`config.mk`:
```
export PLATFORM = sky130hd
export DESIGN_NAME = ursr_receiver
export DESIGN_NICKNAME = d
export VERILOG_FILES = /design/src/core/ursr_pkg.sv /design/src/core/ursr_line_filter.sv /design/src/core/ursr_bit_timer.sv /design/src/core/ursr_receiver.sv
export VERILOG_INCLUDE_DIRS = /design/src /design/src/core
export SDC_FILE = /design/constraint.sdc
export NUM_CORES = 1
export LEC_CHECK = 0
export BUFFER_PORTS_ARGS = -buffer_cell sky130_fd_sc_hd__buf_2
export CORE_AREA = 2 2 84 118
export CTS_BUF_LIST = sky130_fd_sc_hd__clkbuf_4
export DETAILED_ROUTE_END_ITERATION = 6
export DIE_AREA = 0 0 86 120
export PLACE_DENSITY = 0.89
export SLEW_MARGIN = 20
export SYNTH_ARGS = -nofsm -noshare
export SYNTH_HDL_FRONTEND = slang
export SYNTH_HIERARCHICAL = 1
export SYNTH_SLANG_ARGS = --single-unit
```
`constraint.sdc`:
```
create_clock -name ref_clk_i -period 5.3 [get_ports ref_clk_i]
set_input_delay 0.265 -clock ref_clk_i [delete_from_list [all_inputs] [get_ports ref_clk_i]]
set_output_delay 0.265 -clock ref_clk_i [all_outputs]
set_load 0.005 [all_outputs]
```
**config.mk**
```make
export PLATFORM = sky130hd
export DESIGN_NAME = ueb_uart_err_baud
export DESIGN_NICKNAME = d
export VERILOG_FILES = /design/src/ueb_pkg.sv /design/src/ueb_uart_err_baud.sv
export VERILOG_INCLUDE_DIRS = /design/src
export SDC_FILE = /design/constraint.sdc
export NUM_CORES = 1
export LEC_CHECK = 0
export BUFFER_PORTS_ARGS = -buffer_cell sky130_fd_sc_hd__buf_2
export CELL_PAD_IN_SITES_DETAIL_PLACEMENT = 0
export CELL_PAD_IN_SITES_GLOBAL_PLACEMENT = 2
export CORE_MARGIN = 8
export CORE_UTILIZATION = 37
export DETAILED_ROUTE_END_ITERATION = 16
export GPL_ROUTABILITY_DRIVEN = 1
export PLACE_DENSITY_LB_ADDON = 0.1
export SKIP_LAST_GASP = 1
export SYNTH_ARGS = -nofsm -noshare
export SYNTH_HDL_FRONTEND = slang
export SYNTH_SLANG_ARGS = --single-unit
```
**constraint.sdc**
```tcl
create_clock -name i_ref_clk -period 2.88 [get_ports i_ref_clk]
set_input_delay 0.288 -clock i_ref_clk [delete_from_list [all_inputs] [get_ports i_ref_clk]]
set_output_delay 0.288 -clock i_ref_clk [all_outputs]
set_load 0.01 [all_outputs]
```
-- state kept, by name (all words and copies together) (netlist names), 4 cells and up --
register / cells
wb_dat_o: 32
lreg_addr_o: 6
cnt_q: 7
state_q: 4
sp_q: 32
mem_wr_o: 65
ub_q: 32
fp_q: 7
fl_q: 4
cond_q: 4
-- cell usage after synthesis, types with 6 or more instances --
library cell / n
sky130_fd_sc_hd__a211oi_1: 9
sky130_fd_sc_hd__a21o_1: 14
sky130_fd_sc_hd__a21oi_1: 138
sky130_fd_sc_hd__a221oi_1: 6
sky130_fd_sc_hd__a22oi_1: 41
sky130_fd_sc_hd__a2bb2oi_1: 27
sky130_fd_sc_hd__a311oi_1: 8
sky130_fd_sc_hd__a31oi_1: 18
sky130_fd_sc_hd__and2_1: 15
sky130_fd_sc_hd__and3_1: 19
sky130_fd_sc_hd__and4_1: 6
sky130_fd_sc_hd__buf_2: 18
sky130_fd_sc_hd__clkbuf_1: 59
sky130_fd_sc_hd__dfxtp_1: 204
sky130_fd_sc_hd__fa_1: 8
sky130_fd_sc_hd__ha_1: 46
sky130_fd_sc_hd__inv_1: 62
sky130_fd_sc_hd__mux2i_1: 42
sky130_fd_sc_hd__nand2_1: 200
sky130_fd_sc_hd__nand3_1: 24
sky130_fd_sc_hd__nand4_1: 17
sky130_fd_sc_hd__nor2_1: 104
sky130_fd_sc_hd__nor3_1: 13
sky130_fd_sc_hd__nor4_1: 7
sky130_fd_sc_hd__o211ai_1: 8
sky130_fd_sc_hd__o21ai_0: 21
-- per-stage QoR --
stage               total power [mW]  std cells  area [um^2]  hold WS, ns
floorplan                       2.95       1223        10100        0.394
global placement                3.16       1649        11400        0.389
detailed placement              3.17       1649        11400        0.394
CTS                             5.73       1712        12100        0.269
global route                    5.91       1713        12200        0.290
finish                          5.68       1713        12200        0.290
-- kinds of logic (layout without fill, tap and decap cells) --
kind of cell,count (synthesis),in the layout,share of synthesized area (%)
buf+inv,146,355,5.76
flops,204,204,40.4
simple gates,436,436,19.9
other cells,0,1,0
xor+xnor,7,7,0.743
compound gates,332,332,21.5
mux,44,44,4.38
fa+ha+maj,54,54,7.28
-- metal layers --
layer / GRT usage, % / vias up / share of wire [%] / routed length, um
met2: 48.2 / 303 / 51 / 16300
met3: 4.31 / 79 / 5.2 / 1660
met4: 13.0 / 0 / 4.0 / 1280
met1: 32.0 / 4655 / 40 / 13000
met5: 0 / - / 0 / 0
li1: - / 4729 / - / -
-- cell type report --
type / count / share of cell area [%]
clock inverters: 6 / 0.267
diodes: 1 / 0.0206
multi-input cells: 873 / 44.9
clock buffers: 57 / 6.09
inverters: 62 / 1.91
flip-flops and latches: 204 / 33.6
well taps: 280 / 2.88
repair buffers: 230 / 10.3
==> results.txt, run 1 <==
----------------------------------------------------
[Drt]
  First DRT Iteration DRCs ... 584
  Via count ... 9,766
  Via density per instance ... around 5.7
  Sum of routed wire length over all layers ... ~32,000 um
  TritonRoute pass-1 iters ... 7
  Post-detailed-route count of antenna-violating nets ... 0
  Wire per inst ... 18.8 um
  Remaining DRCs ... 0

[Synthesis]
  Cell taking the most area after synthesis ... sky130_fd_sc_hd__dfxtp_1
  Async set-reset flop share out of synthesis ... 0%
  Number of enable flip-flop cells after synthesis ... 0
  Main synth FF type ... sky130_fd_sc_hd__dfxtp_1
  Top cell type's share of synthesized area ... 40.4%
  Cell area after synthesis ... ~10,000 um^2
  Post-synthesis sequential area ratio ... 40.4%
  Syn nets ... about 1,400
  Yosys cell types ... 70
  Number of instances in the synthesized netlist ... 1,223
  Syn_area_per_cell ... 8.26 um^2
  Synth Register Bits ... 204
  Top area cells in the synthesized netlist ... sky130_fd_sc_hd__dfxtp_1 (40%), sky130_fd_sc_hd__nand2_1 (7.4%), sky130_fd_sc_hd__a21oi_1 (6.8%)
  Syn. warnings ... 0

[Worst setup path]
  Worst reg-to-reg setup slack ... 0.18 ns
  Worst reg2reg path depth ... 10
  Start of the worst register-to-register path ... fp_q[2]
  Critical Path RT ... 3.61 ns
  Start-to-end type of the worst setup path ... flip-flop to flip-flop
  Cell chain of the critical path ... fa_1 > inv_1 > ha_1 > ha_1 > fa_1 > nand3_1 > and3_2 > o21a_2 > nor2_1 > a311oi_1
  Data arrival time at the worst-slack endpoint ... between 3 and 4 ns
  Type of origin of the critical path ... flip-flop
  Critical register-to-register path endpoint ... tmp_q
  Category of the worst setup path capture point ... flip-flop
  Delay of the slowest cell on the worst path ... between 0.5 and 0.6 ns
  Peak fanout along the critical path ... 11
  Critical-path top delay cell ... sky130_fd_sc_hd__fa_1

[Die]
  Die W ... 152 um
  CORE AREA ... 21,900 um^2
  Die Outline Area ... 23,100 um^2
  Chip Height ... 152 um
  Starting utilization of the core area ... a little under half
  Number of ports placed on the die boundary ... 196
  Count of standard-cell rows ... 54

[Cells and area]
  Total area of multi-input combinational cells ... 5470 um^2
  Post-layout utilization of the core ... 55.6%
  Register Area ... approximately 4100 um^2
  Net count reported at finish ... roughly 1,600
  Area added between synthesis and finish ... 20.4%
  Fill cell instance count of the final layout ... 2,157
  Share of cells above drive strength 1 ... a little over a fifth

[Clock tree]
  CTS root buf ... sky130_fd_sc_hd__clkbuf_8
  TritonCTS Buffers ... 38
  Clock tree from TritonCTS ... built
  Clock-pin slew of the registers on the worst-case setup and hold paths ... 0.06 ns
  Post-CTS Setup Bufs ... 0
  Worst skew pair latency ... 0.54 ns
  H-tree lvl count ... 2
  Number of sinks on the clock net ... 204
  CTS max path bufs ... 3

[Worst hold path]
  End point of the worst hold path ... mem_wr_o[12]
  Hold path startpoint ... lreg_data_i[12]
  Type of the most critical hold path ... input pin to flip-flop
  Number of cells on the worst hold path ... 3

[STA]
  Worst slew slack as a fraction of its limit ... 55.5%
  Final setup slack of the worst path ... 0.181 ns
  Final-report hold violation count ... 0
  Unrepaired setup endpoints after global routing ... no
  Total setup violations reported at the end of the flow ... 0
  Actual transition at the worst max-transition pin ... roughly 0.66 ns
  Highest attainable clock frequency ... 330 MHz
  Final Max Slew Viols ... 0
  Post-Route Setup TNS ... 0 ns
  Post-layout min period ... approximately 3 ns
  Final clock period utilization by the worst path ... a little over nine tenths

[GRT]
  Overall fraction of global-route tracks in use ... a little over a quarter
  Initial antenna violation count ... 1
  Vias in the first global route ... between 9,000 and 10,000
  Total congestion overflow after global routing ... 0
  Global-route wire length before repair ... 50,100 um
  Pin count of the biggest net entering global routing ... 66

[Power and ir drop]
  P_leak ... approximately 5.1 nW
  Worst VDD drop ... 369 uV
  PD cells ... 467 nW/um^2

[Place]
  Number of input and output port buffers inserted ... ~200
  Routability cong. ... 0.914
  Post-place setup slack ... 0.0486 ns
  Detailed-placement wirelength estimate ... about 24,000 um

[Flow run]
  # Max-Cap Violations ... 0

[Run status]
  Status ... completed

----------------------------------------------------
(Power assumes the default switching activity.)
:::::
### Work to be completed
Reproduce exactly the lines from the one containing "Pin count of" through the last line of the records, both included, and nothing else.

### Response area
  Pin count of the biggest net entering global routing ... 66

[Power and ir drop]
  P_leak ... approximately 5.1 nW
  Worst VDD drop ... 369 uV
  PD cells ... 467 nW/um^2

[Place]
  Number of input and output port buffers inserted ... ~200
  Routability cong. ... 0.914
  Post-place setup slack ... 0.0486 ns
  Detailed-placement wirelength estimate ... about 24,000 um

[Flow run]
  # Max-Cap Violations ... 0

[Run status]
  Status ... completed

----------------------------------------------------
(Power assumes the default switching activity.)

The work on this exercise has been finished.